Table 2 |.
Key parameters for CoGAPS/PyCoGAPS and guidance on setting their values
| Parameter | Description | Guide to Setting |
|---|---|---|
| path | Path to data | Make sure data is log-normalized if providing a path rather than a data object |
| result_file | Name of result .h5ad file to output | Give this a descriptive name based on your data and run, such as PDACresult_50kiterations.h5ad |
| Standard parameters | ||
| nPatterns | Number of patterns CoGAPS will learn | The optimal number of patterns to learn will vary based on your data and may require several runs of varying values to observe learned features. We recommend starting off with selecting a value that represents the number of experimental conditions, cell types and/or biological processes expected from your data, as well as technical batches present |
| nIterations | Number of iterations of each phase of the algorithm | Higher iterations (i.e., 50,000 iterations) is recommended as it will lead to better convergence. However, higher iterations greatly increases runtime, so we invite the user to play around with values to observe the tradeoff and determine the appropriate value |
| useSparseOptimiz ation | Speeds up performance with sparse data | Set to true if using sparse data, i.e., if roughly >80% of data is zero |
| Run parameters | ||
| nThreads | Maximum number of threads to run on. Allows the underlying algorithm to run on multiple threads and has no effect on the mathematics of the algorithm | The precise number of threads to use depends on many factors such as hardware and data size. The best approach is to play around with different values and see how it affects the estimated time.
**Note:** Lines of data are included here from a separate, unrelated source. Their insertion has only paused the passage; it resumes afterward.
File: config.mk
export PLATFORM = sky130hd
export DESIGN_NAME = tx_nibble_fmt
export DESIGN_NICKNAME = d
export VERILOG_FILES = /design/src/rtl/tx_nib_pkg.sv /design/src/rtl/tx_nib_sat.sv /design/src/rtl/tx_nib_seq.sv /design/src/rtl/tx_nib_ser.sv /design/src/rtl/tx_nibble_fmt.sv
export SDC_FILE = /design/constraint.sdc
export NUM_CORES = 1
export LEC_CHECK = 0
export BUFFER_PORTS_ARGS = -buffer_cell sky130_fd_sc_hd__buf_2
export CORE_MARGIN = 5
export CORE_UTILIZATION = 30
export DETAILED_ROUTE_END_ITERATION = 16
export PLACE_DENSITY = 0.48
export SYNTH_ARGS = -nofsm -noshare
export SYNTH_HDL_FRONTEND = slang
export SYNTH_SLANG_ARGS = --single-unit
File: constraint.sdc
create_clock -name clk -period 2.1 [get_ports clk]
set_clock_uncertainty 0.05 [all_clocks]
set_input_delay 0.21 -clock clk [delete_from_list [all_inputs] [get_ports clk]]
set_output_delay 0.21 -clock clk [all_outputs]
set_load 0.01 [all_outputs]
File: src/rtl/tx_nib_pkg.sv
package tx_nib_pkg;
   typedef enum logic {
      RATE_FULL = 1'b0,
      RATE_HALF = 1'b1
   } rate_e;
endpackage

File: src/rtl/tx_nib_sat.sv
module tx_nib_sat #(
   parameter int IN_W     = 16,
   parameter int SAT_W    = 15,
   parameter int ZERO_LSB = 3
) (
   input  logic [IN_W-1:0] din,
   output logic [IN_W-1:0] dout
);
   localparam int HEAD = IN_W - SAT_W + 1;

   logic [HEAD-1:0] head;
   logic            ovf;
   logic [IN_W-1:0] sat;

   assign head = din[IN_W-1:SAT_W-1];
   assign ovf  = (|head) && !(&head);

   always_comb begin
      if (!ovf)
         sat = din;
      else if (din[IN_W-1])
         sat = {{HEAD{1'b1}}, {(SAT_W-1){1'b0}}};
      else
         sat = {{HEAD{1'b0}}, {(SAT_W-1){1'b1}}};
   end

   generate
      if (ZERO_LSB > 0) begin : g_trim
         assign dout = {sat[IN_W-1:ZERO_LSB], {ZERO_LSB{1'b0}}};
      end else begin : g_keep
         assign dout = sat;
      end
   endgenerate
endmodule

File: src/rtl/tx_nib_seq.sv
module tx_nib_seq
   import tx_nib_pkg::*;
#(
   parameter int NIBBLES = 4,
   parameter int STRETCH = 2,
   localparam int SLOT_W = $clog2(NIBBLES)
) (
   input  logic              clk,
   input  logic              rst,
   input  logic              mode_in,
   output logic [SLOT_W-1:0] slot,
   output logic              word_end
);
   localparam logic [SLOT_W-1:0] LAST = SLOT_W'(NIBBLES - 1);

   rate_e             rate_q;
   logic [SLOT_W-1:0] slot_q;
   logic              last_sub;

   generate
      if (STRETCH > 1) begin : g_stretch
         localparam int SUB_W = $clog2(STRETCH);
         logic [SUB_W-1:0] sub_q;

         assign last_sub = (rate_q == RATE_FULL) || (sub_q == SUB_W'(STRETCH - 1));

         always_ff @(posedge clk) begin
            if (rst || last_sub)
               sub_q <= '0;
            else
               sub_q <= sub_q + 1'b1;
         end


         hold_slot_chk: assert property (@(posedge clk) disable iff (rst)
            (rate_q == RATE_HALF && sub_q == '0) |=> (slot_q == $past(slot_q)));
      end else begin : g_plain
         assign last_sub = 1'b1;
      end
   endgenerate

   assign word_end = last_sub && (slot_q == LAST);
   assign slot     = slot_q;

   always_ff @(posedge clk) begin
      if (rst) begin
         slot_q <= LAST;
         rate_q <= RATE_FULL;
      end else if (last_sub) begin
         if (word_end) begin
            slot_q <= '0;
            rate_q <= mode_in ? RATE_HALF : RATE_FULL;
         end else begin
            slot_q <= slot_q + 1'b1;
         end
      end
   end


   rate_locked_chk: assert property (@(posedge clk) disable iff (rst)
      !word_end |=> (rate_q == $past(rate_q)));
endmodule

File: src/rtl/tx_nib_ser.sv
module tx_nib_ser #(
   parameter int LANES   = 4,
   parameter int NIBBLES = 4,
   localparam int W      = LANES * NIBBLES,
   localparam int SLOT_W = $clog2(NIBBLES)
) (
   input  logic              clk,
   input  logic              rst,
   input  logic              load,
   input  logic [W-1:0]      word_in,
   input  logic [SLOT_W-1:0] slot,
   output logic [LANES-1:0]  nib_out,
   output logic              phase0
);
   logic [W-1:0] word_q;

   always_ff @(posedge clk) begin
      if (rst)
         word_q <= '0;
      else if (load)
         word_q <= word_in;
   end

   generate
      for (genvar j = 0; j < LANES; j++) begin : g_lane
         always_comb begin
            nib_out[j] = 1'b0;
            for (int k = 0; k < NIBBLES; k++)
               if (slot == SLOT_W'(k))
                  nib_out[j] = word_q[k*LANES + j];
         end
      end
   endgenerate

   assign phase0 = (slot == '0);
endmodule

File: src/rtl/tx_nibble_fmt.sv
module tx_nibble_fmt #(
   parameter int IN_W     = 16,
   parameter int SAT_W    = 15,
   parameter int ZERO_LSB = 3,
   parameter int LANES    = 4,
   parameter int STRETCH  = 2
) (
   input  logic             clk,
   input  logic             rst,
   input  logic             in_valid,
   input  logic [IN_W-1:0]  in_data,
   output logic             in_ready,
   input  logic             mode_half,
   output logic [LANES-1:0] nib_out,
   output logic             nib_phase0
);
   localparam int NIBBLES  = IN_W / LANES;
   localparam int SLOT_W   = $clog2(NIBBLES);
   localparam int N0_ZERO  = (ZERO_LSB < LANES) ? ZERO_LSB : LANES;
   localparam logic [LANES-1:0] N0_MASK = LANES'((1 << N0_ZERO) - 1);

   generate
      if (IN_W % LANES != 0) begin : g_bad_lanes
         $error("IN_W must be a multiple of LANES");
      end
      if (NIBBLES < 2) begin : g_bad_nib
         $error("at least two nibbles per word are required");
      end
      if (SAT_W >= IN_W || SAT_W < 2) begin : g_bad_sat
         $error("SAT_W must lie between 2 and IN_W-1");
      end
      if (ZERO_LSB >= SAT_W - 1) begin : g_bad_trim
         $error("ZERO_LSB leaves no data bits");
      end
      if (STRETCH < 1) begin : g_bad_stretch
         $error("STRETCH must be at least 1");
      end
   endgenerate

   logic [IN_W-1:0]   fmt_word;
   logic [IN_W-1:0]   load_word;
   logic [SLOT_W-1:0] slot;
   logic              word_end;

   tx_nib_sat #(.IN_W(IN_W), .SAT_W(SAT_W), .ZERO_LSB(ZERO_LSB)) u_sat (
      .din  (in_data),
      .dout (fmt_word)
   );

   tx_nib_seq #(.NIBBLES(NIBBLES), .STRETCH(STRETCH)) u_seq (
      .clk      (clk),
      .rst      (rst),
      .mode_in  (mode_half),
      .slot     (slot),
      .word_end (word_end)
   );

   assign load_word = in_valid ? fmt_word : '0;
   assign in_ready  = word_end;

   tx_nib_ser #(.LANES(LANES), .NIBBLES(NIBBLES)) u_ser (
      .clk     (clk),
      .rst     (rst),
      .load    (word_end),
      .word_in (load_word),
      .slot    (slot),
      .nib_out (nib_out),
      .phase0  (nib_phase0)
   );


   sat_range_chk: assert property (@(posedge clk) disable iff (rst)
      in_valid |-> ((&fmt_word[IN_W-1:SAT_W-1]) || !(|fmt_word[IN_W-1:SAT_W-1])));


   accept_n0_chk: assert property (@(posedge clk) disable iff (rst)
      (in_valid && in_ready) |=> nib_phase0);


   low_lines_chk: assert property (@(posedge clk) disable iff (rst)
      nib_phase0 |-> ((nib_out & N0_MASK) == '0));


   sign_pair_chk: assert property (@(posedge clk) disable iff (rst)
      (slot == SLOT_W'(NIBBLES - 1)) |-> (nib_out[LANES-1] == nib_out[LANES-2]));


   idle_zero_chk: assert property (@(posedge clk) disable iff (rst)
      (in_ready && !in_valid) |=> (nib_out == '0));
endmodule

==> flow_metrics.tcl <==
set metrics [dict create \
    use_met3 0.0190 \
    p_per_area_mw_per_mm2 823 \
    die_w_um 64.8 \
    status "finished, final reports clean" \
    synthDistinctLibCells 24 \
    syn-instance-count 98 \
    timing.final.crit_share 0.921 \
    grt_pass1_vias 740 \
    first_pass_iters 4 \
    setup_viol 0 \
    fmax_mhz 517 \
    worst_setup_path_start_kind "flip-flop" \
    synth_top_area_share 0.355 \
    initial_core_util 0.319 \
    required_ns 1.84 \
    vdd_ir_drop_max_mv 0.262 \
    placedCellCount 152 \
    drt_iter0_markers 7 \
    clock-sinks 16 \
    place_hpwl_um 1510 \
    clock-root-buffer "clkbuf_4" \
    ctsResizeCount 0 \
    yosys_warnings 0 \
    diodes 0 \
    critical_path_class "reg -> out" \
    rrSetupSlack_ns 0.67 \
    final_common_cell "buf_2" \
    drtAntennaViolNets 0 \
    ys_seq_elements 16 \
    maxCapViolCount 0 \
    total_leakage_power_nw 0.481 \
    synth_area_per_cell_um2 9.21 \
    fin_util 0.386 \
    routed_wl_um 1930 \
    routed_via_density 4.68 \
    synth.largest_area_cell "dfxtp_1" \
    clk_pin_slew_worst_paths_ns 0.09 \
    drive_above_1_share 0.376 \
    core_region_area_mm2 0.00283 \
    hold_viol_final 0 \
    grt.busiest_layer "met2" \
    grt_max_degree 17 \
    wire_per_inst_um 12.4 \
    crit_fanout 8 \
    layout_common_cells "buf_2 (22), dfxtp_1 (16), inv_1 (15)" \
    gp_congestion 0.750 \
    async_flop_share 0 \
    grt_overflow 0 \
    synth-seq-area-share 0.355 \
    grt_usage 0.102 \
    insertion_delay_ns 0.28 \
    io_pins 26 \
    worst_hold_path_type "in -> reg" \
    dr_total_vias 730 \
    port_buffers 22 \
    cts_tree "yes" \
    postCtsHoldBufs 0 \
    syn_area_um2 902 \
    gr-usage-met1 0.125 \
    endpoint_kind "output port" \
    post_cts_buffers 0 \
    die-area_mm2 0.00420 \
    layout.nets 150 \
    area_growth_pct 20.9 \
    rsz0062_at_grt "no" \
    htreeDepth 1 \
    clock_path_buffers 2 \
    synthTopCellsByArea "dfxtp_1 (36%), o32ai_2 (18%), inv_1 (6.2%)" \
    synth_edf_count 0 \
    route.detailed.drc 0 \
    grt_util_met2 0.163 \
    antenna_found_initial 0 \
    post-route-min-period_ns 1.93 \
    synthFlopType "dfxtp_1" \
    tightest_slew_ns 0.811 \
    grt_pass1_wl_um 3310 \
    n_fill_cell 309 \
    syn-num-nets 122 \
    worstPathArrival_ns 1.67 \
    rows 19 \
    die_height_um 64.8 \
    slew_headroom 0.458 \
    numCtsBuffers 3 \
    slew_violations 0 \
    finalNonFillerCells 156 \
    fin_setup_tns_ns 0 \
]
[cell usage after synthesis (3+ instances only)]
library cell and instances:
dfxtp_1 16, inv_1 15, nor2_1 13, o32ai_2 10
nand2_1 7, a21oi_1 6, o21ai_0 5, ha_1 4
and3b_1 3, buf_2 3, buf_6 3
[path summary, 6_finish.rpt]
check / startpoint / to / depth (start not counted)
worst max register to register: u_seq.slot[0] / u_ser.word_q[11] / 5
worst max-delay path: u_seq.slot[0] / nib_out[2] / 6
worst min register to register: u_ser.word_q[3] / u_ser.word_q[3] / 2
worst min-delay path: in_data[7] / u_ser.word_q[7] / 3
[where the power goes]
part	internal (mW)	leakage [nW]	switching [mW]
registers	0.343	0.131	0.0259
clock network	0.105	0.0210	0.0969
logic	0.147	0.329	0.179
total	0.596	0.481	0.302
[through the flow]
step | cell area [µm²] | setup slack (ns) | total power, mW | hold slack, ns
2_1_floorplan | 902 | 0.620 | 0.602 | 0.304
3_3_place_gp | 1050 | 0.473 | 0.703 | 0.388
3_5_place_dp | 1050 | 0.468 | 0.711 | 0.394
4_1_cts | 1090 | 0.133 | 0.919 | 0.0885
5_1_grt | 1090 | 0.00946 | 0.968 | 0.0950
6_report | 1090 | 0.165 | 0.898 | 0.0994
[sequential cells by signal, summed over array words and instances, names as in the netlist]
name and flops:
u_seq.slot 2, u_seq.g_stretch.sub_q 1, u_ser.word_q 12, u_seq.rate_q 1
[layer usage]
metal | vias to the layer above | routed length [µm]
met5 | - | 0
li1 | 391 | -
met2 | 13 | 941
met4 | 0 | 28
met1 | 324 | 886
met3 | 2 | 75
[final cells by class]
class	count	area [µm²]	area share
Tap cell	31	38.8	0.0356
Timing Repair Buffer	29	163	0.149
Sequential cell	16	320	0.294
Clock buffer	4	36.3	0.0333
Multi-Input combinational cell	61	477	0.437
Inverter	15	56.3	0.0516
[worst max-delay path, cell delays in order (launching register included)]
cell and delay [ns]:
dfxtp_1 0.41, inv_1 0.08, ha_1 0.29, and3b_1 0.25, a21oi_1 0.04, o21ai_0 0.16
buf_2 0.16
[logic make-up (layout without fill, tap and decap cells)]
| group | Yosys count | count (layout) | share of synthesized area |
|---|---|---|---|
| DFF | 16 | 16 | 0.355 |
| and+or+nand+nor | 30 | 30 | 0.168 |
| xor gates and xnor gates | 1 | 1 | 0.00971 |
| AOI/OAI and AO/OA | 26 | 26 | 0.295 |
| adders and majority gates | 4 | 4 | 0.0555 |
| buffers and inverters | 21 | 48 | 0.116 |
(Power assumes the default switching activity.)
This is separate from the distributed CoGAPS parallelization mechanism, which sets up multithreaded computing in a different way. |
| transposeData | Whether to transpose data | Whether to transpose the data matrix before running CoGAPS. Set to true if data is stored as samples × genes format (CoGAPS defaults to genes × samples format) |
| Distributed parameters | ||
| distributed | Whether to run distributed | Recommended in most cases for single-cell analysis. Set to ‘genome-wide’ for parallelization across genes, or ‘single-cell’ for parallelization across cells |
| nSets | Number of sets to break data into | For distributed with ‘genome-wide’, do not set value to below 2,000 genes per set. For distributed with ‘single-cell’, make sure this value captures sufficient representation of all cell types in the data |
| minNS | Minimum number of individual set contributions a cluster must contain | Be cautious in setting this value too high as increasing robustness may also cause misses in rare phenomenon or cells |
| maxNS | Maximum number of individual set contributions a cLuster can contain | Modifying this parameter is only important for highly correlated processes |